Biological characterisation of vascular grafts cultured in a bioreactor.

In this study, the development is described of a tissue-engineered construct mimicking the structure of a natural blood vessel. Smooth muscle cells (SMC) were cultured under pulsatile flow conditions in porous tubular scaffolds composed of crosslinked type I insoluble collagen and insoluble elastin. Under these dynamic culture conditions, average wall shear rate, systolic and diastolic pressures and pressure wave-forms comparable to conditions in the human carotid artery were obtained. Culturing of SMC in tubular scaffolds under dynamic conditions resulted in enhanced tissue formation compared to static conditions.
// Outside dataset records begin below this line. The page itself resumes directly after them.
`config.mk`:
```
export PLATFORM = sky130hd
export DESIGN_NAME = lbs_top
export DESIGN_NICKNAME = d
export VERILOG_FILES = /design/src/lbs_pkg.sv /design/src/lbs_chan_if.sv /design/src/lbs_top.sv /design/src/lbs_tick.sv /design/src/lbs_chan.sv
export SDC_FILE = /design/constraint.sdc
export NUM_CORES = 1
export LEC_CHECK = 0
export BUFFER_PORTS_ARGS = -buffer_cell sky130_fd_sc_hd__buf_2
export CAP_MARGIN = 5
export CORE_AREA = 3 3 174 176
export DETAILED_ROUTE_END_ITERATION = 7
export DIE_AREA = 0 0 177 179
export PLACE_DENSITY = 0.75
export SETUP_SLACK_MARGIN = 0.05
export SLEW_MARGIN = 20
export SYNTH_ARGS = -nofsm -noshare
export SYNTH_HDL_FRONTEND = slang
export SYNTH_SLANG_ARGS = --single-unit
export TNS_END_PERCENT = 1
```
`constraint.sdc`:
```
create_clock -name mclk_i -period 6.1 [get_ports mclk_i]
set_clock_uncertainty 0.2 [all_clocks]
set_input_delay 0.915 -clock mclk_i [delete_from_list [all_inputs] [get_ports mclk_i]]
set_output_delay 0.915 -clock mclk_i [all_outputs]
set_load 0.005 [all_outputs]
```
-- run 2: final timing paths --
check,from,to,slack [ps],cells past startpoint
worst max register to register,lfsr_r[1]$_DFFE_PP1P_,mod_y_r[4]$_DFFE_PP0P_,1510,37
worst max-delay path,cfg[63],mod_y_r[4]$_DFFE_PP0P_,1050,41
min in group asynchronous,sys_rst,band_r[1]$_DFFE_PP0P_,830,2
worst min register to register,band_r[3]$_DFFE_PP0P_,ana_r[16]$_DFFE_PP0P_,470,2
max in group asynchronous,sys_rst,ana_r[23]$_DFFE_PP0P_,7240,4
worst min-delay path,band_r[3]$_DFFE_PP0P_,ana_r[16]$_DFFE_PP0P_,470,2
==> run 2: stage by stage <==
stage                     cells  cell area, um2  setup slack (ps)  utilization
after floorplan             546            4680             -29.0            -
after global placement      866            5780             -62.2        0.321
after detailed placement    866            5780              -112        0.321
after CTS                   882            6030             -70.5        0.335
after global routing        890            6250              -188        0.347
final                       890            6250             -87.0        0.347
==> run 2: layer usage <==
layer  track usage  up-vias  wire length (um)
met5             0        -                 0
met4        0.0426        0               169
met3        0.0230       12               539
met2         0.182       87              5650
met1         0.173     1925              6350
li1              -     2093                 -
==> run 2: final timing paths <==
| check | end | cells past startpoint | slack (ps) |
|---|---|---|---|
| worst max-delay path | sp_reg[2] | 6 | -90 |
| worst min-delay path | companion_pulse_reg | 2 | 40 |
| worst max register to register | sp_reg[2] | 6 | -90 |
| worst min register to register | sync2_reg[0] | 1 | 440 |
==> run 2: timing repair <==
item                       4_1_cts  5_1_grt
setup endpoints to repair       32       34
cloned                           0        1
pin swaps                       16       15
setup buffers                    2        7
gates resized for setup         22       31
===== config.mk =====
export PLATFORM = sky130hd
export DESIGN_NAME = sbc_status_register_bank
export DESIGN_NICKNAME = d
export VERILOG_FILES = /design/src/sbc_regs_pkg.sv /design/src/sbc_sync2.sv /design/src/sbc_frame_rx.sv /design/src/sbc_status_register_bank.sv
export SDC_FILE = /design/constraint.sdc
export NUM_CORES = 1
export LEC_CHECK = 0
export BUFFER_PORTS_ARGS = -buffer_cell sky130_fd_sc_hd__buf_2
export CAP_MARGIN = 25
export CORE_MARGIN = 1
export CORE_UTILIZATION = 50
export CTS_BUF_LIST = sky130_fd_sc_hd__clkbuf_4
export CTS_CLUSTER_DIAMETER = 60
export CTS_CLUSTER_SIZE = 28
export DETAILED_ROUTE_END_ITERATION = 10
export PLACE_DENSITY = 0.68
export SLEW_MARGIN = 20
export SYNTH_ARGS = -nofsm -noshare
export SYNTH_HDL_FRONTEND = slang
export SYNTH_SLANG_ARGS = --single-unit

===== constraint.sdc =====
create_clock -name i_mclk -period 2.1 [get_ports i_mclk]
set_input_delay 0.105 -clock i_mclk [delete_from_list [all_inputs] [get_ports i_mclk]]
set_output_delay 0.105 -clock i_mclk [all_outputs]
set_load 0.01 [all_outputs]
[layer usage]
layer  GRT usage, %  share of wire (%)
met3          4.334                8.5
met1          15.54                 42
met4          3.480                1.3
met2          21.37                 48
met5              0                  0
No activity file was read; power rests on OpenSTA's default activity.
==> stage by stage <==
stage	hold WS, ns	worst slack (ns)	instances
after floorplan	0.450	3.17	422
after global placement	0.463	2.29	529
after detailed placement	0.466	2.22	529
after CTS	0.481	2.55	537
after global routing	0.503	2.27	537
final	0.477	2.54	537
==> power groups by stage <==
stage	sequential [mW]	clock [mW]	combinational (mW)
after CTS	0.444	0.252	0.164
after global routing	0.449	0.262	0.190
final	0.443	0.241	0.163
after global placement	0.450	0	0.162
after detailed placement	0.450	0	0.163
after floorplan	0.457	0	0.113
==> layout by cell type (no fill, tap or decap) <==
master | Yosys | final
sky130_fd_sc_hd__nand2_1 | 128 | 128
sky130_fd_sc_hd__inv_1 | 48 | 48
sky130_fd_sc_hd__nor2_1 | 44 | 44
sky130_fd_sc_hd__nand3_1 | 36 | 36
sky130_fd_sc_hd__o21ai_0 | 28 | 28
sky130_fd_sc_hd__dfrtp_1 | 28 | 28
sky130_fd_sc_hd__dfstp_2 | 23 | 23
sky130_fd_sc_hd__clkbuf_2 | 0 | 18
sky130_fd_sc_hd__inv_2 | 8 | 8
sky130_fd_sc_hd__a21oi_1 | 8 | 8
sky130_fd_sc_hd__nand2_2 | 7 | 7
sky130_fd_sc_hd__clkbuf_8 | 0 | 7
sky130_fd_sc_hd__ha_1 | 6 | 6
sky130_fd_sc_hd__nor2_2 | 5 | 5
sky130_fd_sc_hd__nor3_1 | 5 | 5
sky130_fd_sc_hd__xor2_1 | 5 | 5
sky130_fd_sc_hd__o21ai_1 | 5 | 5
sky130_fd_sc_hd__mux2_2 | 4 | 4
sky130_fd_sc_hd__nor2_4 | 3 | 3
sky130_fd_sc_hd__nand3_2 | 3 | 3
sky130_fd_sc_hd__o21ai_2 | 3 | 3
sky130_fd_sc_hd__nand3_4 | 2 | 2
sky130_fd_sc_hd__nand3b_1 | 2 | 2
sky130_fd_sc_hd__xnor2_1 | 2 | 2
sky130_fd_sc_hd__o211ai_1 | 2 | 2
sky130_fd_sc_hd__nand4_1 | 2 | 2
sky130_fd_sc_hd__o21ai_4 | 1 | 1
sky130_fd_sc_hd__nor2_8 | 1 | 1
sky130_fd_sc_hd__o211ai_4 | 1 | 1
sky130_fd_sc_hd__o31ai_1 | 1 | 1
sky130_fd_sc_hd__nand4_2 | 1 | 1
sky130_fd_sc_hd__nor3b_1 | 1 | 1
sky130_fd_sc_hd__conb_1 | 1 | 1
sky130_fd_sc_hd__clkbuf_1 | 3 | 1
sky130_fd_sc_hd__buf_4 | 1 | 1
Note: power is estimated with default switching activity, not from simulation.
Higher SMC numbers, a more homogeneous distribution of SMC throughout the scaffolds and higher collagen mRNA expression levels were found when cells were cultured under dynamic compared to static conditions. mRNA expression levels of markers of proliferation and apoptosis showed that the higher cell numbers in the scaffolds cultured under dynamic conditions can be explained by increased cell proliferation but not by decreased apoptosis. Glucose consumption and lactate formation by the cells showed that cell metabolism was more aerobic under dynamic compared to static conditions. Lining of the dynamically cultured constructs with a luminal monolayer of endothelial cells might result in vessels suitable for in vivo applications.